Required work: For every line that contains the string "Summary", pull that line out of the material below.
______________________________
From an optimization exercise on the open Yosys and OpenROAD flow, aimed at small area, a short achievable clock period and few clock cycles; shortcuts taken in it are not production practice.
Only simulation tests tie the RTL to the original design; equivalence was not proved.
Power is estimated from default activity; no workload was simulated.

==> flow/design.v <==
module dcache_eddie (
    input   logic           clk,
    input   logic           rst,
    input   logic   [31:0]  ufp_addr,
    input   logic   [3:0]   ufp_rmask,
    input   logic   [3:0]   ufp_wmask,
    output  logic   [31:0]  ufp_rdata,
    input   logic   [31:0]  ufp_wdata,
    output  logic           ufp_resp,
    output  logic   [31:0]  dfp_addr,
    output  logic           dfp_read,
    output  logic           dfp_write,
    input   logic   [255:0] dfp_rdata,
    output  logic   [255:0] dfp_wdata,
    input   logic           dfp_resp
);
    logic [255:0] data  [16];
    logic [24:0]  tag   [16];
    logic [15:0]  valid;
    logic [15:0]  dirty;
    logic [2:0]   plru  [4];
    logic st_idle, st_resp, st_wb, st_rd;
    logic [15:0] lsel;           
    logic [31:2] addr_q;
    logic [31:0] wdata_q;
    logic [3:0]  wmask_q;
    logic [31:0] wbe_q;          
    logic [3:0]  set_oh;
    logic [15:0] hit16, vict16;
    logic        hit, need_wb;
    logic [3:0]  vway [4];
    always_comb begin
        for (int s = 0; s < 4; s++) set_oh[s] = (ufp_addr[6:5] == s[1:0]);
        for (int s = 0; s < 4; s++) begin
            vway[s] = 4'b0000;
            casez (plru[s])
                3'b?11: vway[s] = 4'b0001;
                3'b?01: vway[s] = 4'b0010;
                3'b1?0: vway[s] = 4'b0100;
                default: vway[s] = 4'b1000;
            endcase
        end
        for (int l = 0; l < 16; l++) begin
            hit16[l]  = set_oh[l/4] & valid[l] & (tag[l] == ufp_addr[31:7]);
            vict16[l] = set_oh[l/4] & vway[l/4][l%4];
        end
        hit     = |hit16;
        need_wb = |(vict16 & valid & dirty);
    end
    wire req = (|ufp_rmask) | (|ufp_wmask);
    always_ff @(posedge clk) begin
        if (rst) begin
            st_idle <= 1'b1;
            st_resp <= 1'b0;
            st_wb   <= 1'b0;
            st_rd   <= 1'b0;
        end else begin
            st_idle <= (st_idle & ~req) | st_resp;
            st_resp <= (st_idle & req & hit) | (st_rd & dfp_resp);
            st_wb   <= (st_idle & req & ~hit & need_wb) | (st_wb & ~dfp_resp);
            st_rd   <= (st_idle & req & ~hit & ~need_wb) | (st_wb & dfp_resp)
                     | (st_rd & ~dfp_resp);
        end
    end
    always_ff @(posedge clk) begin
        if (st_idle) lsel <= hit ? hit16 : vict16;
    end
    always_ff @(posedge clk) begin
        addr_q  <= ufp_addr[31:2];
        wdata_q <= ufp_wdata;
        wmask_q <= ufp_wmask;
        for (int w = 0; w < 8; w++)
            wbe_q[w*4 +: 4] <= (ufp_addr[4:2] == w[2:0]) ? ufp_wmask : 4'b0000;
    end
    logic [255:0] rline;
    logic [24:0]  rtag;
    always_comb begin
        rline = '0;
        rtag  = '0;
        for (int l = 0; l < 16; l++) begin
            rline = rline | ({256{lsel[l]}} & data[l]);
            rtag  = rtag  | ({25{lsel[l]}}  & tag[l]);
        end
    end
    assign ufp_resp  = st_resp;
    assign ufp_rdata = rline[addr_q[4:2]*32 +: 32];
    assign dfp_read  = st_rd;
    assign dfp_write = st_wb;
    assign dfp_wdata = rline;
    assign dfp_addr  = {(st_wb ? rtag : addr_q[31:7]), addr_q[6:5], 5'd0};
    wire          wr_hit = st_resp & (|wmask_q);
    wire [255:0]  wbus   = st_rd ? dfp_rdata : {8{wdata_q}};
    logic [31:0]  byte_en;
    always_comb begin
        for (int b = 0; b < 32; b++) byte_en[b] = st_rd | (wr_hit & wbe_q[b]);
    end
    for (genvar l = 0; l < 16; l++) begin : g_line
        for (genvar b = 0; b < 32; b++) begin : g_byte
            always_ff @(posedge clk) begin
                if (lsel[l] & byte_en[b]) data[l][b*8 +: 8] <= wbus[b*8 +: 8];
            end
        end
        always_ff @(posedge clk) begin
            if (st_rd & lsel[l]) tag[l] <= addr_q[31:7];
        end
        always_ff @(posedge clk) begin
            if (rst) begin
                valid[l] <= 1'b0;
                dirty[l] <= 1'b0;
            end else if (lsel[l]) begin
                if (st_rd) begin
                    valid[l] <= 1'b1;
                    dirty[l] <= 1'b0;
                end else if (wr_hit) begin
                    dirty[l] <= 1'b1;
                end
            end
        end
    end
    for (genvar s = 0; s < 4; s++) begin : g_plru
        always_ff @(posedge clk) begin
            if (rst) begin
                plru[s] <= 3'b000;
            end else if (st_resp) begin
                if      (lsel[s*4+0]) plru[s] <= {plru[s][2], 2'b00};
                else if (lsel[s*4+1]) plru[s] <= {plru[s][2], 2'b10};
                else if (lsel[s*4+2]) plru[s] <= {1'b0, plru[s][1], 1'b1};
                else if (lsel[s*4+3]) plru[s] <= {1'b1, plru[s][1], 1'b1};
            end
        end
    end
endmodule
______________________________
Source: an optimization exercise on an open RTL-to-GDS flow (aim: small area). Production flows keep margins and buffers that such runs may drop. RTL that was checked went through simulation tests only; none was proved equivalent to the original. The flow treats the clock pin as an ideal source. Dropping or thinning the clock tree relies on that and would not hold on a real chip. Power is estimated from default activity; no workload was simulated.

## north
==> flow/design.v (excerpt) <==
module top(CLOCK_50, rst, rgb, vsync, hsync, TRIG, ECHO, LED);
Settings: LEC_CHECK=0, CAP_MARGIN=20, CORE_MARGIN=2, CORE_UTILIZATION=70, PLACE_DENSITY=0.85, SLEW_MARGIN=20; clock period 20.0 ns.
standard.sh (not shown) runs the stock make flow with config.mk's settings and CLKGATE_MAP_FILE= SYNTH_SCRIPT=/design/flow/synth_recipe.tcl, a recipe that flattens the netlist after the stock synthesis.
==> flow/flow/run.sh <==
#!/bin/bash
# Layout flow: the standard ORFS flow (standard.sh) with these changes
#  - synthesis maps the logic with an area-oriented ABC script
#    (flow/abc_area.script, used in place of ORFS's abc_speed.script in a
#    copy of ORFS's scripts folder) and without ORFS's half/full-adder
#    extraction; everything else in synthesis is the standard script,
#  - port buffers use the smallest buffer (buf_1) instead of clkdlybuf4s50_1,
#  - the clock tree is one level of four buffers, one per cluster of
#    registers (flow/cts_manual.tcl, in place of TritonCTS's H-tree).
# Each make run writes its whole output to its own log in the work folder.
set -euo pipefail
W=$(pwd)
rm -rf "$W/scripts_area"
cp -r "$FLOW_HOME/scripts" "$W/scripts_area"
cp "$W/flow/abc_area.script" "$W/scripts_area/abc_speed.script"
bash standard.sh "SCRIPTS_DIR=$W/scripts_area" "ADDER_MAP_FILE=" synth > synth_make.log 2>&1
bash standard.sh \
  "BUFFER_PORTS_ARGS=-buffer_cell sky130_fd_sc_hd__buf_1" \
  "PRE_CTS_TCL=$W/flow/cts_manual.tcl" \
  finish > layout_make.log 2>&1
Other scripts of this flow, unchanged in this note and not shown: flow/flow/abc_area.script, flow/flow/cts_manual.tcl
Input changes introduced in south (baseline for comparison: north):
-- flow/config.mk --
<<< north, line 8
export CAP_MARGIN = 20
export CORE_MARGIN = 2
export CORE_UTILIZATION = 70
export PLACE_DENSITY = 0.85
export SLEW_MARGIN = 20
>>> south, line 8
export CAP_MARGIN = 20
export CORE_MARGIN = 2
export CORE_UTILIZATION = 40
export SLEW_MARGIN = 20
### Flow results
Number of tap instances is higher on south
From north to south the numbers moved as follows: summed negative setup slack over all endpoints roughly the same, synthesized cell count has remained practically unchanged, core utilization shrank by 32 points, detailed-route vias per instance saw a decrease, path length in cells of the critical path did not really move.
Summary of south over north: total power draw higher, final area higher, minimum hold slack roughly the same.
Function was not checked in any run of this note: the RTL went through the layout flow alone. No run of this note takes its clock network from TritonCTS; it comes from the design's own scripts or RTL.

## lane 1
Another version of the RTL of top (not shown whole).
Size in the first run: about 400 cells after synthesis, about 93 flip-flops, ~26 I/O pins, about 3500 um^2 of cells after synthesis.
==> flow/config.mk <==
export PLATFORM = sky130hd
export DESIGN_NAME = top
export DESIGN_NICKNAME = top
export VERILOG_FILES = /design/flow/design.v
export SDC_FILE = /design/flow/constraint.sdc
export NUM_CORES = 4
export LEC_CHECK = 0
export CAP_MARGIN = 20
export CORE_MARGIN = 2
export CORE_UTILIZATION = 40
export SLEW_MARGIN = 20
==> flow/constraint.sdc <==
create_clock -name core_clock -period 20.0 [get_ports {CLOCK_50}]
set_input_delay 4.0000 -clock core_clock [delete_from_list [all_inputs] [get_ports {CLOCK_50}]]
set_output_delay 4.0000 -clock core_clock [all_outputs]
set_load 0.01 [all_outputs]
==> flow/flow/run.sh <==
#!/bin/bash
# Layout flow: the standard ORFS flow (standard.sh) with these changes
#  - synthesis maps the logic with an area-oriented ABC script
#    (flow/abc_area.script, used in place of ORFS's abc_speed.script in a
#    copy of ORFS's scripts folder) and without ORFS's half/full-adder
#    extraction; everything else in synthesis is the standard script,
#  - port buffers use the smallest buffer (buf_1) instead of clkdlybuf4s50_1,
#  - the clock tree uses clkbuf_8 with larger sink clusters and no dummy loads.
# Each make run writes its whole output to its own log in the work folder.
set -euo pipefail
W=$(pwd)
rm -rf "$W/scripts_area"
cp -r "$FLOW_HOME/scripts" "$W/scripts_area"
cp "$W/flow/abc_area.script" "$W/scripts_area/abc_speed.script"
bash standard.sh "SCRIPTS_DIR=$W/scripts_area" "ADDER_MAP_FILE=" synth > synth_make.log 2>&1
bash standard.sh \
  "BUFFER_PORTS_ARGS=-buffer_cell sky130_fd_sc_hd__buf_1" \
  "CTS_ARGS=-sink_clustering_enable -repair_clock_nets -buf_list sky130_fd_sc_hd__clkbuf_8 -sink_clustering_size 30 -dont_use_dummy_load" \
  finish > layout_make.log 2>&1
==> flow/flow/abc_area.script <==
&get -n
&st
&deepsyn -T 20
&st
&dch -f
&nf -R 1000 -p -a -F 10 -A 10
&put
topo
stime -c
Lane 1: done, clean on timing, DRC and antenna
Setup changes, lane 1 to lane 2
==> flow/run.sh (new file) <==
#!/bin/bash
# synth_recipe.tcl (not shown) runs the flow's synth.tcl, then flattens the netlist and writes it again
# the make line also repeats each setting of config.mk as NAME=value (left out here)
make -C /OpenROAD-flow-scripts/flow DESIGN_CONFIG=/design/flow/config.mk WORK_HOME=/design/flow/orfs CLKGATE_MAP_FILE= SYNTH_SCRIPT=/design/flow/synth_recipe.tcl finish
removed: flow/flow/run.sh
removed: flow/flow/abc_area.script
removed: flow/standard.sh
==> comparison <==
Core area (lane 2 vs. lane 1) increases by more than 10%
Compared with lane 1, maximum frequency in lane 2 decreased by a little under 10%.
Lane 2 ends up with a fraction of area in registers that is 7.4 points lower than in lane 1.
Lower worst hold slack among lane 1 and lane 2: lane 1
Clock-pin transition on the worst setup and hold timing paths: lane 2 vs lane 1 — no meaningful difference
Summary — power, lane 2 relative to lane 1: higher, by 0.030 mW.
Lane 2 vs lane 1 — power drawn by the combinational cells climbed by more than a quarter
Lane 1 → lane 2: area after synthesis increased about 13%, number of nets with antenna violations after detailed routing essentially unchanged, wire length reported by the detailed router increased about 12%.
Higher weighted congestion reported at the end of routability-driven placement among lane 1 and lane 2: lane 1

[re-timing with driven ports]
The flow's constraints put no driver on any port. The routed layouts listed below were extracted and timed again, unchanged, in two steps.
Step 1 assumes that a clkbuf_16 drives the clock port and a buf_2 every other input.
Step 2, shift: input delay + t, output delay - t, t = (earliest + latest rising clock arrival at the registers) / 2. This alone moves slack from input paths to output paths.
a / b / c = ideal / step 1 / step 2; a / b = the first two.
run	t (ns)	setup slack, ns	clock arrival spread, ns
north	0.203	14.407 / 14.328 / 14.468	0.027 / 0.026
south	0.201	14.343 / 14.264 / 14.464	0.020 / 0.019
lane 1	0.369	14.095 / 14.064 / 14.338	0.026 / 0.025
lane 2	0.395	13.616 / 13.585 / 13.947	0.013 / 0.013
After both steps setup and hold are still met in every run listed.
______________________________
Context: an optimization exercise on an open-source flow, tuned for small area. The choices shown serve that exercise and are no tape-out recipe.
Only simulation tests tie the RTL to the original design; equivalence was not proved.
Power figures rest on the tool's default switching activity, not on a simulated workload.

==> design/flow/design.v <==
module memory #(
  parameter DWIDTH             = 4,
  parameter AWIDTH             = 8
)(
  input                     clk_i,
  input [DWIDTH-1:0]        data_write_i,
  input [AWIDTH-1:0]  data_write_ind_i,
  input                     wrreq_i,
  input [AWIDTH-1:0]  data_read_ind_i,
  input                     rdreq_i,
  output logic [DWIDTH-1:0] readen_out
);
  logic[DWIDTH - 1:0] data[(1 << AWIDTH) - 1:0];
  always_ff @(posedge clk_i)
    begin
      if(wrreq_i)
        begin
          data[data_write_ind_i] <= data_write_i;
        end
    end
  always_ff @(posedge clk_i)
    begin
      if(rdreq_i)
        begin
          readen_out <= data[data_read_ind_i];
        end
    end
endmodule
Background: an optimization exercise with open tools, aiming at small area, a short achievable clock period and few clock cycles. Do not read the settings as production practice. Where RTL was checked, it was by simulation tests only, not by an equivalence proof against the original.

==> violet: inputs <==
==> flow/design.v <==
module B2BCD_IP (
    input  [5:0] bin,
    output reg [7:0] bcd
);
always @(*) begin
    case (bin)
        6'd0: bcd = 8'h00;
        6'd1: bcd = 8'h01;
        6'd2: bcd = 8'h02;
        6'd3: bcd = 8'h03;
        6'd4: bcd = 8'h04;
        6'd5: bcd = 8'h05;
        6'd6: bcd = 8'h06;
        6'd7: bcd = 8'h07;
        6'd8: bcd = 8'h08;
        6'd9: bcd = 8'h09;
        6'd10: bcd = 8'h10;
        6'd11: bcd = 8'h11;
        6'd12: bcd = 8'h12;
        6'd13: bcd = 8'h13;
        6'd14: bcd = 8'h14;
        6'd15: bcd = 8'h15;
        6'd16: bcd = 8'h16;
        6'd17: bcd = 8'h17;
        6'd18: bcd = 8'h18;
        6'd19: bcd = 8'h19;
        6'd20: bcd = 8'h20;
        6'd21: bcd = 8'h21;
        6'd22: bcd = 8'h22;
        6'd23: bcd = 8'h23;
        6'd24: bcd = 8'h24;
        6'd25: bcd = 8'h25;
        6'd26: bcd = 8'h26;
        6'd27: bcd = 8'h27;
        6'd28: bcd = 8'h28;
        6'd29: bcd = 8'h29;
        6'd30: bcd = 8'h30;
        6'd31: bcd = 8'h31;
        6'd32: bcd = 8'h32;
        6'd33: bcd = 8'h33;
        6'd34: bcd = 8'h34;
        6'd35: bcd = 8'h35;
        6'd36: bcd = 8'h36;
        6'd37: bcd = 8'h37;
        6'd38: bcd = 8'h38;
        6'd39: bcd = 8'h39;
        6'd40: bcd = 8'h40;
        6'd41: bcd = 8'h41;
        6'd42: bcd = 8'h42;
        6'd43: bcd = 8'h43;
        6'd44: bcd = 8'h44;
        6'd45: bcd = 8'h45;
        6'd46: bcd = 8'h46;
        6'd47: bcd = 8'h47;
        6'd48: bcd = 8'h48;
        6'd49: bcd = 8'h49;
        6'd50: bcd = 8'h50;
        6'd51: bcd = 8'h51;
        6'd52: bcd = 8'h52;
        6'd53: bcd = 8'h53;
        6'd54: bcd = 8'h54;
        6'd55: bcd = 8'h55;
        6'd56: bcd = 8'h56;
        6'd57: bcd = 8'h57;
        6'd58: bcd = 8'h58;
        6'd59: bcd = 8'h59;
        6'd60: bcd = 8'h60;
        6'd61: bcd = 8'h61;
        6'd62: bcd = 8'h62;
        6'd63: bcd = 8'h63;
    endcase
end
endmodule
______________________________
Solved exercise:
Summary of south over north: total power draw higher, final area higher, minimum hold slack roughly the same.
Summary — power, lane 2 relative to lane 1: higher, by 0.030 mW.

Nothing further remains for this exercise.